• Work instructions
From the line with "Test exit register" to the last line of the material, both inclusive, transcribe every line exactly and nothing else.
★ ★ ★
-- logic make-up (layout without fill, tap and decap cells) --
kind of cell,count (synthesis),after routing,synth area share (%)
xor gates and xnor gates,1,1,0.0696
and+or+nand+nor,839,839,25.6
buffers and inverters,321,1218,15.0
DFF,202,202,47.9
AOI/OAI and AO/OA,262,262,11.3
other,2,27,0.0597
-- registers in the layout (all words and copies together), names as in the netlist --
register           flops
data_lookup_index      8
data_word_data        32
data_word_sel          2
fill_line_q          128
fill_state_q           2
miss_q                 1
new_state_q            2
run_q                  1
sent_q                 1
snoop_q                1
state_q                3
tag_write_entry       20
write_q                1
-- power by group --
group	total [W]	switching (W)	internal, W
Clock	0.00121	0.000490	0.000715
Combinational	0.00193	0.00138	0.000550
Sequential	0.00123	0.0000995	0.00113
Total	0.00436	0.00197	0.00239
==> config.mk <==
export PLATFORM = sky130hd
export DESIGN_NAME = hart_addr_decode
export DESIGN_NICKNAME = d
export VERILOG_FILES = /design/src/rtl/hart_mem_pkg.sv /design/src/rtl/hart_addr_decode.sv
export VERILOG_INCLUDE_DIRS = /design/src /design/src/rtl
export SDC_FILE = /design/constraint.sdc
export NUM_CORES = 1
export LEC_CHECK = 0
export BUFFER_PORTS_ARGS = -buffer_cell sky130_fd_sc_hd__buf_2
export CORE_MARGIN = 4
export CORE_UTILIZATION = 24
export DETAILED_ROUTE_END_ITERATION = 10
export PLACE_DENSITY = 0.95
export SLEW_MARGIN = 20
export SYNTH_ARGS = -nofsm -noshare
export SYNTH_HDL_FRONTEND = slang
export SYNTH_SLANG_ARGS = --single-unit
==> constraint.sdc <==
create_clock -name vclk -period 2.4
set_clock_uncertainty 0.05 [all_clocks]
set_input_delay 0 -clock vclk [all_inputs]
set_output_delay 0 -clock vclk [all_outputs]
set_load 0.02 [all_outputs]
### config.mk
export PLATFORM = sky130hd
export DESIGN_NAME = apb_master_arbiter
export DESIGN_NICKNAME = d
export VERILOG_FILES = /design/src/rtl/hart_mem_pkg.sv /design/src/rtl/apb_master_arbiter.sv
export VERILOG_INCLUDE_DIRS = /design/src /design/src/rtl
export SDC_FILE = /design/constraint.sdc
export NUM_CORES = 1
export LEC_CHECK = 0
export BUFFER_PORTS_ARGS = -buffer_cell sky130_fd_sc_hd__buf_2
export CORE_MARGIN = 2
export CORE_UTILIZATION = 26
export DETAILED_ROUTE_END_ITERATION = 10
export GPL_TIMING_DRIVEN = 0
export PLACE_DENSITY = 0.86
export SLEW_MARGIN = 15
export SYNTH_ARGS = -nofsm -noshare
export SYNTH_HDL_FRONTEND = slang
export SYNTH_SLANG_ARGS = --single-unit
### constraint.sdc
create_clock -name clk -period 5.1 [get_ports clk]
set_clock_uncertainty 0.15 [all_clocks]
set_input_delay 1.02 -clock clk [delete_from_list [all_inputs] [get_ports clk]]
set_output_delay 1.02 -clock clk [all_outputs]
set_load 0.01 [all_outputs]
### src/rtl/hart_mem_macros.svh
// ====================
// Address map, widths and depths of the hart memory fabric
// Included by the package and by the RTL that decodes or sizes memory
// ====================
`ifndef HART_MEM_MACROS_SVH
`define HART_MEM_MACROS_SVH

// Hart bus width
`define HM_XLEN 32

// APB address width towards the debug module
`define HM_APB_AW 13

// Program RAM, 4K words from 0x10000
`define HM_RAM_BASE 32'h0001_0000
`define HM_RAM_WORDS 4096
`define HM_RAM_IDX_W 12

// Debug module area, reached over APB in debug mode
`define HM_DBG_START 32'h0000_0200
`define HM_DBG_END 32'h0000_0FFF

// Test exit word
`define HM_TOHOST_ADDR 32'h8000_1000

`endif

### src/rtl/hart_mem_pkg.sv
// ====================
// Shared types of the hart memory fabric
// Imported by the RTL modules and by the testbench
// ====================
`default_nettype none

`include "hart_mem_macros.svh"

package hart_mem_pkg;

  // Hart side words and addresses
  typedef logic [`HM_XLEN-1:0] hm_word_t;
  typedef logic [`HM_XLEN-1:0] hm_addr_t;

  // RAM word index
  typedef logic [`HM_RAM_IDX_W-1:0] ram_idx_t;

  // APB byte address
  typedef logic [`HM_APB_AW-1:0] apb_addr_t;

  // Where an access goes
  typedef enum logic [1:0] {
    TGT_NONE,
    TGT_RAM,
    TGT_DEBUG,
    TGT_TOHOST
  } hm_target_t;

  // Fetch bridge payload, reads only
  typedef struct packed {
    apb_addr_t paddr;
  } fetch_apb_req_t;

  // Data bridge payload
  typedef struct packed {
    apb_addr_t paddr;
    logic      pwrite;
    hm_word_t  pwdata;
  } data_apb_req_t;

endpackage

`default_nettype wire

### src/rtl/apb_master_arbiter.sv
// ====================
// Merges the fetch and data bridges onto the external APB port
// Data wins a tie and the grant is held until pready
// ====================
`timescale 1ns/1ps
`default_nettype none

module apb_master_arbiter
  import hart_mem_pkg::*;
(
  input  logic           clk,
  input  logic           reset_n,
  input  logic           i_fetch_valid,
  input  fetch_apb_req_t i_fetch_req,
  input  logic           i_data_valid,
  input  data_apb_req_t  i_data_req,
  output logic           o_fetch_done,
  output logic           o_data_done,
  output apb_addr_t      o_apb_paddr,
  output logic           o_apb_psel,
  output logic           o_apb_penable,
  output logic           o_apb_pwrite,
  output hm_word_t       o_apb_pwdata,
  input  logic           i_apb_pready
);

  typedef enum logic {
    ARB_IDLE,
    ARB_ACCESS
  } arb_state_t;

  arb_state_t state_q;
  logic       grant_data_q;
  logic       grant_data;
  logic       xfer_end;

  // Idle picks a master combinationally, access keeps the stored grant
  assign grant_data = (state_q == ARB_IDLE) ? i_data_valid : grant_data_q;

  // ====================
  // APB phases
  // ====================
  // Setup cycle is the idle cycle that sees a request
  assign o_apb_psel    = (state_q == ARB_ACCESS) || i_data_valid || i_fetch_valid;
  assign o_apb_penable = (state_q == ARB_ACCESS);

  // Bridge payloads are registered, so these hold for the transfer
  assign o_apb_paddr  = grant_data ? i_data_req.paddr : i_fetch_req.paddr;
  assign o_apb_pwrite = grant_data && i_data_req.pwrite;
  assign o_apb_pwdata = i_data_req.pwdata;

  assign xfer_end = (state_q == ARB_ACCESS) && i_apb_pready;

  // Done goes to the owner only
  assign o_data_done  = xfer_end && grant_data_q;
  assign o_fetch_done = xfer_end && !grant_data_q;

  always_ff @(posedge clk or negedge reset_n)
  begin
    if (!reset_n)
    begin
      state_q      <= ARB_IDLE;
      grant_data_q <= 1'b0;
    end
    else if (state_q == ARB_IDLE)
    begin
      if (i_data_valid || i_fetch_valid)
      begin
        state_q      <= ARB_ACCESS;
        grant_data_q <= i_data_valid;
      end
    end
    else if (xfer_end)
    begin
      state_q <= ARB_IDLE;
    end
  end

endmodule

`default_nettype wire
===== src/rtl/hart_mem_macros.svh =====
// ====================
// Address map, widths and depths of the hart memory fabric
// Included by the package and by the RTL that decodes or sizes memory
// ====================
`ifndef HART_MEM_MACROS_SVH
`define HART_MEM_MACROS_SVH

// Hart bus width
`define HM_XLEN 32

// APB address width towards the debug module
`define HM_APB_AW 13

// Program RAM, 4K words from 0x10000
`define HM_RAM_BASE 32'h0001_0000
`define HM_RAM_WORDS 4096
`define HM_RAM_IDX_W 12

// Debug module area, reached over APB in debug mode
`define HM_DBG_START 32'h0000_0200
`define HM_DBG_END 32'h0000_0FFF

// Test exit word
`define HM_TOHOST_ADDR 32'h8000_1000

`endif


===== src/rtl/hart_mem_pkg.sv =====
// ====================
// Shared types of the hart memory fabric
// Imported by the RTL modules and by the testbench
// ====================
`default_nettype none

`include "hart_mem_macros.svh"

package hart_mem_pkg;

  // Hart side words and addresses
  typedef logic [`HM_XLEN-1:0] hm_word_t;
  typedef logic [`HM_XLEN-1:0] hm_addr_t;

  // RAM word index
  typedef logic [`HM_RAM_IDX_W-1:0] ram_idx_t;

  // APB byte address
  typedef logic [`HM_APB_AW-1:0] apb_addr_t;

  // Where an access goes
  typedef enum logic [1:0] {
    TGT_NONE,
    TGT_RAM,
    TGT_DEBUG,
    TGT_TOHOST
  } hm_target_t;

  // Fetch bridge payload, reads only
  typedef struct packed {
    apb_addr_t paddr;
  } fetch_apb_req_t;

  // Data bridge payload
  typedef struct packed {
    apb_addr_t paddr;
    logic      pwrite;
    hm_word_t  pwdata;
  } data_apb_req_t;

endpackage

`default_nettype wire


===== src/rtl/hart_resp_mux.sv =====
// ====================
// Output side of the fabric: per-target responses, request enables and tohost
// ====================
`timescale 1ns/1ps
`default_nettype none

module hart_resp_mux
  import hart_mem_pkg::*;
(
  input  logic       clk,
  input  logic       reset_n,
  input  hm_target_t i_fetch_target,
  input  hm_target_t i_data_target,
  input  logic       i_imem_rready,
  input  logic       i_dmem_rready,
  input  logic       i_dmem_wvalid,
  input  hm_word_t   i_dmem_wdata,
  input  logic       i_ram_fetch_valid,
  input  hm_word_t   i_ram_fetch_rdata,
  input  logic       i_ram_data_valid,
  input  hm_word_t   i_ram_data_rdata,
  input  logic       i_fetch_done,
  input  logic       i_data_done,
  input  hm_word_t   i_apb_prdata,
  output logic       o_fetch_start,
  output logic       o_data_start,
  output logic       o_ram_fetch_rd,
  output logic       o_ram_data_rd,
  output logic       o_ram_data_wr,
  output hm_word_t   o_imem_rdata,
  output logic       o_imem_rvalid,
  output hm_word_t   o_dmem_rdata,
  output logic       o_dmem_rvalid,
  output logic       o_dmem_wready,
  output hm_word_t   o_tohost
);

  // ====================
  // Request enables
  // ====================
  assign o_fetch_start = i_imem_rready && (i_fetch_target == TGT_DEBUG);
  assign o_data_start  = (i_dmem_rready || i_dmem_wvalid) && (i_data_target == TGT_DEBUG);

  assign o_ram_fetch_rd = i_imem_rready && (i_fetch_target == TGT_RAM);
  assign o_ram_data_rd  = i_dmem_rready && (i_data_target == TGT_RAM);
  assign o_ram_data_wr  = i_dmem_wvalid && (i_data_target == TGT_RAM);

  // ====================
  // Response select
  // ====================
  always_comb
  begin
    o_imem_rvalid = 1'b0;
    o_imem_rdata  = i_ram_fetch_rdata;
    case (i_fetch_target)
      TGT_RAM:   o_imem_rvalid = i_ram_fetch_valid;
      TGT_DEBUG:
      begin
        // APB read data passes straight through in the pready cycle
        o_imem_rvalid = i_fetch_done;
        o_imem_rdata  = i_apb_prdata;
      end
      default:   o_imem_rvalid = 1'b0;
    endcase

    o_dmem_rvalid = 1'b0;
    o_dmem_wready = 1'b0;
    o_dmem_rdata  = i_ram_data_rdata;
    case (i_data_target)
      TGT_RAM:
      begin
        // RAM takes the write in the same cycle
        o_dmem_rvalid = i_ram_data_valid;
        o_dmem_wready = i_dmem_wvalid;
      end
      TGT_DEBUG:
      begin
        // Held wvalid tells a write transfer from a read
        o_dmem_rvalid = i_data_done && !i_dmem_wvalid;
        o_dmem_wready = i_data_done && i_dmem_wvalid;
        o_dmem_rdata  = i_apb_prdata;
      end
      TGT_TOHOST: o_dmem_wready = i_dmem_wvalid;
      default:    o_dmem_wready = 1'b0;
    endcase
  end

  // Test exit register
  always_ff @(posedge clk or negedge reset_n)
  begin
    if (!reset_n)
      o_tohost <= '0;
    else if (i_dmem_wvalid && (i_data_target == TGT_TOHOST))
      o_tohost <= i_dmem_wdata;
  end

endmodule

`default_nettype wire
★ ★ ★
• Task answer
  // Test exit register
  always_ff @(posedge clk or negedge reset_n)
  begin
    if (!reset_n)
      o_tohost <= '0;
    else if (i_dmem_wvalid && (i_data_target == TGT_TOHOST))
      o_tohost <= i_dmem_wdata;
  end

endmodule

`default_nettype wire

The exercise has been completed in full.